В 1952 году Эдвин Шнейдман открыл в Лос-Анджелесе первый центр по предотвращению самоубийств и постарался создать практичные (а не теоретические) подходы к рассуждению о самоубийстве. Он предложил считать, что самоубийство есть результат разбитой любви, утраты самообладания, сторонних атак на сложившееся представление о себе, скорби и исступления. «Суицидальная драма чуть ли не автономна и пишет сама себя, как если бы у пьесы было собственное сознание. Нас должно отрезвлять понимание того, что, пока люди, сознательно или бессознательно, могут успешно прятать свою душу, никакая превентивная программа не может быть стопроцентно успешной». Именно на эту скрытность и намекает Кей Джемисон, когда сетует на то, что «частное пространство разума непроницаемо для других».
Несколько лет назад покончил с собой еще один мой однокашник по колледжу. Он всегда был человеком необычным, и найти объяснения его самоубийству в известном смысле легче. Я получил от него сообщение за несколько недель до его смерти и все собирался перезвонить и договориться пообедать вместе. Я услышал новость, когда общался с общими друзьями.
— Кто-нибудь разговаривал с таким-то в последнее время? — спросил я, когда предмет разговора напомнил мне о нем.
— А ты не слышал? — ответил один из друзей. — Он повесился месяц назад.

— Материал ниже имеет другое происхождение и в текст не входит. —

Context: an optimization exercise on an open-source flow, tuned for small area, a short achievable clock period and few clock cycles. The choices shown serve that exercise and are no tape-out recipe. Function was checked by simulation only, so behaviour that the tests miss may differ from the original.

==> flow/design.v (excerpt) <==
module cbs_rtb (
    input  wire          clk,
    input  wire          rst,
    input  wire          h_valid,
    input  wire [31:0]   h_data,
    output wire          ready,
    output reg           r_valid,
    output reg  [31:0]   r_data,
    input  wire          p_valid,
    input  wire [7:0]    p_data,
    input  wire          tick,
    output wire [31:0]   period_out,
    output wire [31:0]   duty_out
);
clock: 25.0 ns
lec_check: 0
abc_area: 1
cap_margin: 30
core_margin: 2
core_utilization: 40
place_density: 0.6
slew_margin: 20
synth_memory_max_bits: 65536
standard.sh (not shown) runs the stock make flow with config.mk's settings and CLKGATE_MAP_FILE= SYNTH_SCRIPT=/design/flow/synth_recipe.tcl, a recipe that flattens the netlist after the stock synthesis.
==> flow/flow/run.sh <==
#!/bin/bash
# The standard layout (the standard.sh: standard synthesis, then ORFS to
# finish), with the port buffers that placement inserts taken as buf_2 cells
# rather than the resizer's default pick, and timing repair asked to leave
# 17.5 ns of setup slack at the design's 25 ns clock (repair_timing
# -setup_margin), so that it also shortens paths that already meet it.
set -euo pipefail
export BUFFER_PORTS_ARGS="-buffer_cell sky130_fd_sc_hd__buf_2"
export SETUP_SLACK_MARGIN=17.5
bash standard.sh > standard.log 2>&1
Testbench counts at the start, summed over its fixed seeds: cycles 28,725.
==> next run, changes <==
==> flow/flow/run.sh (replaced) <==
#!/bin/bash
# The standard layout (the standard.sh: standard synthesis, then ORFS to
# finish), with the port buffers that placement inserts taken as buf_2 cells
# rather than the resizer's default pick, and timing repair asked to leave
# 19 ns of setup slack at the design's 25 ns clock (repair_timing
# -setup_margin), so that it also shortens paths that already meet it.
set -euo pipefail
export BUFFER_PORTS_ARGS="-buffer_cell sky130_fd_sc_hd__buf_2"
export SETUP_SLACK_MARGIN=19
bash standard.sh > standard.log 2>&1
- final area is higher by roughly a tenth
- final cell count is higher by a few percent
- count of clock-buffer cells in the layout is lower by 1
- core utilization is higher by 4.1 points
- routed wire length is higher by a little under a tenth
- worst setup slack gets better by 810 ps
==> next run, changes <==
==> flow/flow/run.sh (replaced) <==
#!/bin/bash
# The standard layout (the standard.sh: standard synthesis, then ORFS to
# finish), with the port buffers that placement inserts taken as buf_2 cells
# rather than the resizer's default pick, and timing repair asked to leave
# 18.0 ns of setup slack at the design's 25 ns clock (repair_timing
# -setup_margin), so that it also shortens paths that already meet it.
set -euo pipefail
export BUFFER_PORTS_ARGS="-buffer_cell sky130_fd_sc_hd__buf_2"
export SETUP_SLACK_MARGIN=18.0
bash standard.sh > standard.log 2>&1
Outcome: First-iteration DRC count is higher slightly; synthesized cell count stays the same; maximum frequency drops by a few percent; setup slack loses 430 ps; cell area fell by a few percent; hold slack barely changes; via count drops by a few percent.
==> next run, changes <==
==> flow/flow/run.sh (replaced) <==
#!/bin/bash
# The standard layout (the standard.sh: standard synthesis, then ORFS to
# finish), with the port buffers that placement inserts taken as buf_2 cells
# rather than the resizer's default pick, and timing repair asked to leave
# 18.3 ns of setup slack at the design's 25 ns clock (repair_timing
# -setup_margin), so that it also shortens paths that already meet it.
set -euo pipefail
export BUFFER_PORTS_ARGS="-buffer_cell sky130_fd_sc_hd__buf_2"
export SETUP_SLACK_MARGIN=18.3
bash standard.sh > standard.log 2>&1
After rerunning: Cell count came out higher by 0.33%. Worst setup slack improved by 290 ps. Die area is unchanged. First-iteration DRC count came out higher by 5.8%. Critical path depth came out higher by 13.

## east
Another version of the RTL of cbs_rtb (not shown whole).
For scale: about 1,400 flip-flops, roughly 140 I/O pins, about 110,000 µm² of cells after synthesis.
export LEC_CHECK = 0
export ABC_AREA = 1
export CAP_MARGIN = 20
export CORE_MARGIN = 2
export CORE_UTILIZATION = 40
export PLACE_DENSITY = 0.6
export SLEW_MARGIN = 20
export SYNTH_MEMORY_MAX_BITS = 65536
create_clock -name core_clock -period 25.0 [get_ports {clk}]
==> flow/flow/run.sh <==
#!/bin/bash
# The standard layout (the standard.sh: standard synthesis, then ORFS to
# finish), with the port buffers that placement inserts taken as buf_2 cells
# rather than the resizer's default pick.
set -euo pipefail
export BUFFER_PORTS_ARGS="-buffer_cell sky130_fd_sc_hd__buf_2"
bash standard.sh > standard.log 2>&1
Testbench counts of east, summed over its fixed seeds: cycles 28,818.
Inputs modified between east and south:
# east
export LEC_CHECK = 0
export ABC_AREA = 1
export CAP_MARGIN = 20
export CORE_MARGIN = 2
export CORE_UTILIZATION = 40
export PLACE_DENSITY = 0.6
export SLEW_MARGIN = 20
export SYNTH_MEMORY_MAX_BITS = 65536
create_clock -name core_clock -period 25.0 [get_ports {clk}]
# south
export LEC_CHECK = 0
export ABC_AREA = 1
export CAP_MARGIN = 30
export CORE_MARGIN = 2
export CORE_UTILIZATION = 40
export PLACE_DENSITY = 0.6
export SLEW_MARGIN = 20
export SYNTH_MEMORY_MAX_BITS = 65536
create_clock -name core_clock -period 25.0 [get_ports {clk}]
==> flow/run.sh (new file) <==
#!/bin/bash
# synth_recipe.tcl (not shown) runs the flow's synth.tcl, then flattens the netlist and writes it again
# the make line also repeats each setting of config.mk as NAME=value (left out here)
make -C /OpenROAD-flow-scripts/flow DESIGN_CONFIG=/design/flow/config.mk WORK_HOME=/design/flow/orfs CLKGATE_MAP_FILE= SYNTH_SCRIPT=/design/flow/synth_recipe.tcl finish
removed: flow/flow/run.sh
removed: flow/standard.sh
## What came out
- Between south and east, it is south whose area added between synthesis and finish is higher, by 0.72 points.
- The standard cells in south occupy more silicon area than those in east do.
- Summary of south over east: fmax has decreased; mean number of vias per cell has remained practically unchanged.

==> port drivers added, routing unchanged <==
The flow's constraints put no driver on any port. The routed layouts listed below were extracted and timed again, unchanged, in two steps. Step 1 sets driving cells, clkbuf_16 on the clock port and buf_2 on the other inputs (assumed; they add their load-dependent delay and slew). Step 2 moves the port delays by t, midway between the first and last clock arrival at a register: inputs arrive t later, outputs are due t later. That takes back most of the time a late clock gives input paths. Three values: ideal, step 1, step 2; two values: the first two.
run	t (ns)	setup slack, ns	hold WS [ns]	worst setup path at the end	worst slew at a driven data input, ns
the first run of note 1	0.950	17.643 / 17.655 / 16.706	0.316 / 0.316 / 0.316	input to register	0.18
the second run of note 1	0.959	18.450 / 18.424 / 17.517	0.323 / 0.323 / 0.323	input to register	0.23
the third run of note 1	0.963	18.022 / 17.920 / 17.186	0.325 / 0.325 / 0.325	input to register	0.23
the fourth run of note 1	0.954	18.307 / 18.217 / 17.394	0.324 / 0.324 / 0.324	input to register	0.21
east	0.974	16.996 / 17.059 / 16.085	0.325 / 0.325 / 0.325	input to register	0.18
south	0.988	16.684 / 16.684 / 16.033	0.324 / 0.324 / 0.324	input to register	0.17
After both steps every run listed still meets setup and hold. For the first run of note 1, which loses most, drivers alone change the setup slack by +0.012 ns; drivers and shift together by -0.937 ns.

Этот образ почему-то для меня самый тяжелый. Я могу представить себе друга с порезами на запястьях, летящего в воздухе, и я могу представить себе его тело, разрушающееся в результате падения. Образ этого моего друга, качающегося, как маятник, на потолочной балке, — нет, это до сих пор не укладывается у меня в голове. Я знаю, что мой звонок и приглашение на ланч не спасли бы его от него самого, но самоубийство распространяет вокруг себя чувство вины, и я не могу избавиться от мысли, что, если бы мы встретились, я уловил бы какие-то признаки и что-нибудь бы с этим сделал.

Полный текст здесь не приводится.